You don’t need to choose between “now” and “never.” You can say, “In exactly eight months,” for example. And that lets you plan.

You’re not kicking the can – you’re setting reasonable timetables, intelligent goals, and action steps. Things you can achieve. The key is asking yourself: “If not now, when?”

And then actually answering that question with a plan.

Fake It As You Make It

It’s not “fake it ’till you make it.” That indicates that there’s ever a threshold where you stop doing one and start doing the other. The fact is, you’re always doing both. You’re always leaning in a little ahead of what you’re certain you can do. How can you be certain, until you do it? But the doing is the making; you’re creating every step of the way.

The Plumber & The Dishwasher

There’s water shooting all over the restaurant kitchen because of a broken pipe. There’s zero water pressure to the dishwashing station, and there won’t be any until it gets fixed. The dishwasher complains about it, and the complaint is reasonable – after all, the dishwasher can’t do their job under these conditions, so their ability to add value has diminished. The manager calls a plumber.

There’s water shooting all over the restaurant kitchen because of a broken pipe. There’s zero water pressure to the dishwashing station, and there won’t be any until it gets fixed. The plumber complains about it, but the complaint is quite unreasonable!

Why is the same condition reasonable to complain about for one person, but not the other?

In this scenario, the answer is obvious: it’s the plumber’s job to fix this; it’s literally what they signed up for. So for the plumber to complain is sort of like the plumber complaining about having a job. In fact, it’s exactly that.

And therein lies the trap.

You see, “fixing the plumbing” is somebody’s job. But it’s not necessarily yours. If you don’t want to fix the plumbing, that doesn’t automatically mean you’re a lazy plumber. It could just mean you’re a very focused and industrious dishwasher.

Cases aren’t always as clear-cut as the hypothetical above. In more complex working environments, which things should and shouldn’t be your job can be far more complicated, but that doesn’t mean it’s okay to just have everyone do whichever work is closest or most urgent. People add the most value when they focus on tasks that they’re best at, and that means the organization itself needs good workflow management.

If the restaurant manager told the dishwasher to fix the plumbing, it’s possible it could get done. But it would be far from the best solution. The trap is that sometimes voicing that can make you feel like you’re just trying to complain your way out of work, and bad managers can double down on that and make you feel that way, too.
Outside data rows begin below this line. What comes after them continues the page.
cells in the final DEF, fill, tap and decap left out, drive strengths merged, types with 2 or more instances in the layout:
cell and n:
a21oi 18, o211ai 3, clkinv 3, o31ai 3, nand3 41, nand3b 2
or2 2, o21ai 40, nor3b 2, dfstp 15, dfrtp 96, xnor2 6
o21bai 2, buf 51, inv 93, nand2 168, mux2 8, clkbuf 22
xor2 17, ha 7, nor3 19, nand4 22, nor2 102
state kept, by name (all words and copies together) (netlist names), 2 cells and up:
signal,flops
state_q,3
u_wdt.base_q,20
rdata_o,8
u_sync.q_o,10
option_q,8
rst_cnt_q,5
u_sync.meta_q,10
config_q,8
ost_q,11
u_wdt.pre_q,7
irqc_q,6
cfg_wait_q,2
===== src/pkg/sss_grp_if.sv =====
// sss_grp_if: signals of one status group
// assumes: driven by the top, served by sss_group
`timescale 1ns/1ps
`default_nettype none
interface sss_grp_if;
    logic [15:0] cond;
    logic [15:0] ptr;
    logic [15:0] ntr;
    logic [15:0] enable;
    logic        clear;
    logic [15:0] event_q;
    logic        summary;
    modport grp (input cond, ptr, ntr, enable, clear,
                 output event_q, summary);
    modport user (output cond, ptr, ntr, enable, clear,
                  input event_q, summary);
endinterface : sss_grp_if
`default_nettype wire


===== src/logic/sss_group.sv =====
// sss_group: condition, transition filters, event latch, enable
// assumes: condition is synchronous to clk_i
`timescale 1ns/1ps
`default_nettype none
module sss_group
(
    input  wire logic clk_i,
    input  wire logic rst_i,
    sss_grp_if.grp    g
);
    logic [15:0] cond_reg;
    logic [15:0] event_reg;
    logic [15:0] rise;
    logic [15:0] fall;
    assign rise = g.cond & ~cond_reg & g.ptr;
    assign fall = ~g.cond & cond_reg & g.ntr;
    always_ff @(posedge clk_i)
    begin
        if (rst_i)
            cond_reg <= sss_pkg::REG_RESET;
        else
            cond_reg <= g.cond;
    end
    // set wins over clear so no edge is lost
    always_ff @(posedge clk_i)
    begin
        if (rst_i)
            event_reg <= sss_pkg::REG_RESET;
        else if (g.clear)
            event_reg <= rise | fall;
        else
            event_reg <= event_reg | rise | fall;
    end
    assign g.event_q = event_reg;
    assign g.summary = |(event_reg & g.enable);
endmodule : sss_group
`default_nettype wire


===== src/logic/sss_queue.sv =====
// sss_queue: plain fifo, optional overflow substitution
// assumes: push and pop synchronous to clk_i
`timescale 1ns/1ps
`default_nettype none
module sss_queue
#(
    parameter int          WIDTH    = 32,
    parameter int          DEPTH    = 8,
    parameter bit          SUBST    = 1'b0,
    parameter logic [31:0] OVF_WORD = 32'h0000_0000
)
(
    input  wire logic             clk_i,
    input  wire logic             rst_i,
    input  wire logic             push_i,
    input  wire logic [WIDTH-1:0] data_i,
    input  wire logic             pop_i,
    output logic      [WIDTH-1:0] data_o,
    output logic                  nonempty_o,
    output logic                  full_o
);
    localparam int AW = $clog2(DEPTH);
    initial
    begin
        if (DEPTH < 2 || (DEPTH & (DEPTH - 1)) != 0 || WIDTH > 32)
            $error("sss_queue: bad DEPTH or WIDTH");
    end
    logic [WIDTH-1:0] mem [DEPTH];
    logic [AW-1:0]    wr_reg;
    logic [AW-1:0]    rd_reg;
    logic [AW:0]      cnt_reg;
    logic             do_pop;
    logic             do_push;
    logic             ovf;
    assign full_o     = (cnt_reg == (AW+1)'(DEPTH));
    assign nonempty_o = (cnt_reg != '0);
    assign data_o     = mem[rd_reg];
    assign do_pop     = pop_i && nonempty_o;
    assign do_push    = push_i && (!full_o || do_pop);
    assign ovf        = push_i && full_o && !do_pop;
    // newest slot sits just behind the write pointer
    always_ff @(posedge clk_i)
    begin
        if (do_push)
            mem[wr_reg] <= data_i;
        else if (SUBST && ovf)
            mem[wr_reg - AW'(1)] <= OVF_WORD[WIDTH-1:0];
    end
    always_ff @(posedge clk_i)
    begin
        if (rst_i)
        begin
            wr_reg  <= '0;
            rd_reg  <= '0;
            cnt_reg <= '0;
        end
        else
        begin
            if (do_push)
                wr_reg <= wr_reg + AW'(1);
            if (do_pop)
                rd_reg <= rd_reg + AW'(1);
            cnt_reg <= cnt_reg + (AW+1)'(do_push) - (AW+1)'(do_pop);
        end
    end
endmodule : sss_queue
`default_nettype wire


===== src/logic/sss_status.sv =====
// sss_status: status byte, service request, queues, phase roll-up
// assumes: controller requests are one-cycle strobes on clk_i
//
// What this block does
// - live service summary ORs enabled status bits
// - status query returns summary, changes nothing
// - service request raises line, latches bit 6
// - serial poll returns, clears latched request
// - error queue holds code and text until read
// - overflow replaces newest entry with -350
// - output queue holds replies until read
// - reply waiting sets status bit 4
// - operation roll-up bits 0..2 are phases
// - operation roll-up feeds top bit 13
// - three per-phase operation condition registers
// - bits 4,5 measure running and armed
// - bits 6,7 sequence running and armed
// - bits 8..10 voltage mode, ramp, sync
// - questionable roll-up feeds top bit 13
// - questionable phases at roll-up bits 1..3
// - fault trips at bits 0..4
// - more trips at bits 5..9
// - limiting at bits 10..12, rest zero
// - split-phase mode reports phases 1,2 only
// - groups: condition, filters, event, enable
// - questionable summary drives status bit 3
// - error queue nonempty sets status bit 2
// - enabled operation event sets status bit 7
`timescale 1ns/1ps
`default_nettype none
module sss_status
#(
    parameter int ERR_DEPTH = 8,
    parameter int OUT_DEPTH = 8,
    parameter int OUT_W     = 8
)
(
    input  wire logic            clk_i,
    input  wire logic            rst_i,
    input  wire logic            split_phase_i,
    input  wire logic [3*16-1:0] op_cond_i,
    input  wire logic [3*16-1:0] qu_cond_i,
    input  wire logic [15:0]     top_op_cond_i,
    input  wire logic [15:0]     top_qu_cond_i,
    input  wire logic [15:0]     ptr_i,
    input  wire logic [15:0]     ntr_i,
    input  wire logic [15:0]     grp_enable_i,
    input  wire logic [7:0]      srq_enable_i,
    input  wire logic            esb_i,
    input  wire logic            stb_query_i,
    input  wire logic            serial_poll_i,
    input  wire logic            err_push_i,
    input  wire logic [15:0]     err_code_i,
    input  wire logic [15:0]     err_text_i,
    input  wire logic            err_query_i,
    input  wire logic            reply_push_i,
    input  wire logic [OUT_W-1:0] reply_data_i,
    input  wire logic            reply_read_i,
    input  wire logic            reg_read_i,
    input  wire logic [3:0]      reg_sel_i,
    input  wire logic [1:0]      reg_phase_i,
    output logic                 srq_o,
    output logic [7:0]           stb_reply_o,
    output logic                 stb_valid_o,
    output logic [7:0]           poll_reply_o,
    output logic                 poll_valid_o,
    output logic [31:0]          err_reply_o,
    output logic                 err_valid_o,
    output logic [OUT_W-1:0]     reply_data_o,
    output logic                 reply_valid_o,
    output logic [15:0]          reg_data_o,
    output logic                 reg_valid_o
);
    initial
    begin
        if (OUT_W < 1 || OUT_W > 32)
            $error("sss_status: OUT_W out of range");
    end
    // ************************************************
    // per-phase groups
    // ************************************************
    localparam int NP = sss_pkg::NUM_PHASES;
    logic [NP-1:0] op_ph_sum;
    logic [NP-1:0] qu_ph_sum;
    logic [15:0]   op_ph_ev [NP];
    logic [15:0]   qu_ph_ev [NP];
    logic [NP-1:0] ph_live;
    logic [6:0]    rd_req;
    assign rd_req = {reg_read_i, reg_sel_i, reg_phase_i};
    genvar p;
    generate
        for (p = 0; p < NP; p++)
        begin : g_phase
            sss_grp_if opg ();
            sss_grp_if qug ();
            // phase 3 is silent in split-phase mode
            assign ph_live[p] = !(split_phase_i && p == NP - 1);
            assign opg.cond   = ph_live[p] ?
                op_cond_i[p*16 +: 16] & sss_pkg::OP_USED_MASK
                : sss_pkg::REG_RESET;
            assign qug.cond   = ph_live[p] ?
                qu_cond_i[p*16 +: 16] & sss_pkg::QU_USED_MASK
                : sss_pkg::REG_RESET;
            assign opg.ptr    = ptr_i;
            assign opg.ntr    = ntr_i;
            assign qug.ptr    = ptr_i;
            assign qug.ntr    = ntr_i;
            assign opg.enable = grp_enable_i;
            assign qug.enable = grp_enable_i;
            assign opg.clear  = rd_evt_clr(rd_req, p, 1'b0);
            assign qug.clear  = rd_evt_clr(rd_req, p, 1'b1);
            assign op_ph_sum[p] = opg.summary;
            assign qu_ph_sum[p] = qug.summary;
            assign op_ph_ev[p]  = opg.event_q;
            assign qu_ph_ev[p]  = qug.event_q;
            sss_group u_op (.clk_i(clk_i), .rst_i(rst_i), .g(opg));
            sss_group u_qu (.clk_i(clk_i), .rst_i(rst_i), .g(qug));
        end
    endgenerate
    // event registers clear when software reads them; reg_phase_i 3 reads phase 3 but clears nothing
    // read request passed in so the assigns see every change of it
    function automatic logic rd_evt_clr(input logic [6:0] rq, input int ph,
                                        input logic qu);
        logic [3:0] want;
        want = qu ? sss_pkg::SSS_SEL_QU_STATE : sss_pkg::SSS_SEL_OP_STATE;
        rd_evt_clr = rq[6] && rq[5:2] == want && int'(rq[1:0]) == ph;
    endfunction : rd_evt_clr
    // ************************************************
    // roll-up registers and top groups
    // ************************************************
    logic [15:0] op_rollup;
    logic [15:0] qu_rollup;
    always_comb
    begin
        op_rollup = sss_pkg::REG_RESET;
        qu_rollup = sss_pkg::REG_RESET;
        op_rollup[sss_pkg::OP_PHASE_BASE +: NP] = op_ph_sum;
        qu_rollup[sss_pkg::QU_PHASE_BASE +: NP] = qu_ph_sum;
    end
    sss_grp_if top_op ();
    sss_grp_if top_qu ();
    always_comb
    begin
        top_op.cond = top_op_cond_i;
        top_op.cond[sss_pkg::TOP_PHASE_BIT] = |op_rollup;
        top_qu.cond = top_qu_cond_i;
        top_qu.cond[sss_pkg::TOP_PHASE_BIT] = |qu_rollup;
    end
    assign top_op.ptr    = ptr_i;
    assign top_op.ntr    = ntr_i;
    assign top_qu.ptr    = ptr_i;
    assign top_qu.ntr    = ntr_i;
    assign top_op.enable = grp_enable_i;
    assign top_qu.enable = grp_enable_i;
    assign top_op.clear  = reg_read_i
                           && reg_sel_i == sss_pkg::SSS_SEL_TOP_OP;
    assign top_qu.clear  = reg_read_i
                           && reg_sel_i == sss_pkg::SSS_SEL_TOP_QU;
    sss_group u_top_op (.clk_i(clk_i), .rst_i(rst_i), .g(top_op));
    sss_group u_top_qu (.clk_i(clk_i), .rst_i(rst_i), .g(top_qu));
    // ************************************************
    // error and output queues
    // ************************************************
    logic [31:0]      err_head;
    logic             error_queue_nonempty;
    logic [OUT_W-1:0] out_head;
    logic             reply_waiting;
    sss_queue #(
        .WIDTH    (32),
        .DEPTH    (ERR_DEPTH),
        .SUBST    (1'b1),
        .OVF_WORD ({sss_pkg::ERR_QUEUE_OVERFLOW,
                    sss_pkg::ERR_OVERFLOW_TEXT})
    ) u_err (
        .clk_i      (clk_i),
        .rst_i      (rst_i),
        .push_i     (err_push_i),
        .data_i     ({err_code_i, err_text_i}),
        .pop_i      (err_query_i),
        .data_o     (err_head),
        .nonempty_o (error_queue_nonempty),
        .full_o     ()
    );
    sss_queue #(
        .WIDTH (OUT_W),
        .DEPTH (OUT_DEPTH)
    ) u_out (
        .clk_i      (clk_i),
        .rst_i      (rst_i),
        .push_i     (reply_push_i),
        .data_i     (reply_data_i),
        .pop_i      (reply_read_i),
        .data_o     (out_head),
        .nonempty_o (reply_waiting),
        .full_o     ()
    );
    // ************************************************
    // status byte and service request
    // ************************************************
    logic [7:0] stb;
    logic       live_service_summary;
    logic       latched_service_request_reg;
    logic       summary_reg;
    always_comb
    begin
        stb = sss_pkg::BYTE_RESET;
        stb[sss_pkg::STB_ERRQ_BIT]  = error_queue_nonempty;
        stb[sss_pkg::STB_FAULT_BIT] = top_qu.summary;
        stb[sss_pkg::STB_REPLY_BIT] = reply_waiting;
        stb[5]                      = esb_i;
        stb[sss_pkg::STB_NORM_BIT]  = top_op.summary;
    end
    // bit 6 of the enable is ignored, it cannot feed itself
    assign live_service_summary = |(stb & srq_enable_i);
    always_ff @(posedge clk_i)
    begin
        if (rst_i)
            summary_reg <= 1'b0;
        else
            summary_reg <= live_service_summary;
    end
    // a new rising request wins over a poll clear
    always_ff @(posedge clk_i)
    begin
        if (rst_i)
            latched_service_request_reg <= 1'b0;
        else if (live_service_summary && !summary_reg)
            latched_service_request_reg <= 1'b1;
        else if (serial_poll_i)
            latched_service_request_reg <= 1'b0;
    end
    always_ff @(posedge clk_i)
    begin
        if (rst_i)
            srq_o <= 1'b0;
        else
            srq_o <= latched_service_request_reg;
    end
    always_ff @(posedge clk_i)
    begin
        if (rst_i)
        begin
            stb_reply_o <= sss_pkg::BYTE_RESET;
            stb_valid_o <= 1'b0;
        end
        else
        begin
            stb_valid_o <= stb_query_i;
            if (stb_query_i)
            begin
                stb_reply_o <= stb;
                stb_reply_o[sss_pkg::STB_RQ_BIT] <= live_service_summary;
            end
        end
    end
    always_ff @(posedge clk_i)
    begin
        if (rst_i)
        begin
            poll_reply_o <= sss_pkg::BYTE_RESET;
            poll_valid_o <= 1'b0;
        end
        else
        begin
            poll_valid_o <= serial_poll_i;
            if (serial_poll_i)
            begin
                poll_reply_o <= stb;
                poll_reply_o[sss_pkg::STB_RQ_BIT]
                    <= latched_service_request_reg;
            end
        end
    end
    // ************************************************
    // queue and register read ports
    // ************************************************
    always_ff @(posedge clk_i)
    begin
        if (rst_i)
        begin
            err_reply_o   <= 32'h0000_0000;
            err_valid_o   <= 1'b0;
            reply_data_o  <= '0;
            reply_valid_o <= 1'b0;
        end
        else
        begin
            // empty error queue answers code zero
            err_valid_o   <= err_query_i;
            err_reply_o   <= error_queue_nonempty ? err_head
                             : 32'h0000_0000;
            reply_valid_o <= reply_read_i && reply_waiting;
            reply_data_o  <= out_head;
        end
    end
    logic [15:0] rd_mux;
    logic [1:0]  ph;
    always_comb
    begin
        ph = (reg_phase_i > 2'(NP - 1)) ? 2'(NP - 1) : reg_phase_i;
        case (reg_sel_i)
            sss_pkg::SSS_SEL_OP_ROLLUP: rd_mux = op_rollup;
            sss_pkg::SSS_SEL_OP_STATE:  rd_mux = op_ph_ev[ph];
            sss_pkg::SSS_SEL_QU_ROLLUP: rd_mux = qu_rollup;
            sss_pkg::SSS_SEL_QU_STATE:  rd_mux = qu_ph_ev[ph];
            sss_pkg::SSS_SEL_TOP_OP:    rd_mux = top_op.event_q;
            sss_pkg::SSS_SEL_TOP_QU:    rd_mux = top_qu.event_q;
            default:                    rd_mux = sss_pkg::REG_RESET;
        endcase
    end
    always_ff @(posedge clk_i)
    begin
        if (rst_i)
        begin
            reg_data_o  <= sss_pkg::REG_RESET;
            reg_valid_o <= 1'b0;
        end
        else
        begin
            reg_valid_o <= reg_read_i;
            if (reg_read_i)
                reg_data_o <= rd_mux;
        end
    end
endmodule : sss_status
`default_nettype wire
Ask yourself – are you doing the work that adds the most value, or are you fixing problems that are getting in the way of your work, even if fixing those problems is far outside of your area of expertise? Not all writers are skilled at fixing broken typewriters, not all bus drivers are skilled mechanics, and not all dishwashers know anything about plumbing. Be careful of being trapped where you don’t belong, and then being judged for how well you do there.

Money/Fun Conversion

There’s an imperfect but pretty easy & reliable barometer for career success, and it’s this: how much fun did you have today?

People often think they’ll make more money by sacrificing fun. In fact, they think that a “fun” job can’t possibly be lucrative – after all, who would pay you to have fun?

The truth is, money and fun exist in a symbiotic cycle. If you aren’t having fun, you won’t make much money in the long run. And if you aren’t making money, you won’t have much fun in the long run.

Sure, an un-fun job might pay well. But you won’t last if you’re miserable, so the long-term won’t be filled with fortune. But if you are having fun, you’re much more likely to be engaged in such a way as to notice and even generate new opportunities.

So make sure you’re asking yourself – daily – if you’re having fun. It’s easy to notice if you are or aren’t making money, but if you want to make sure it keeps up, you’ve got to be having fun, too.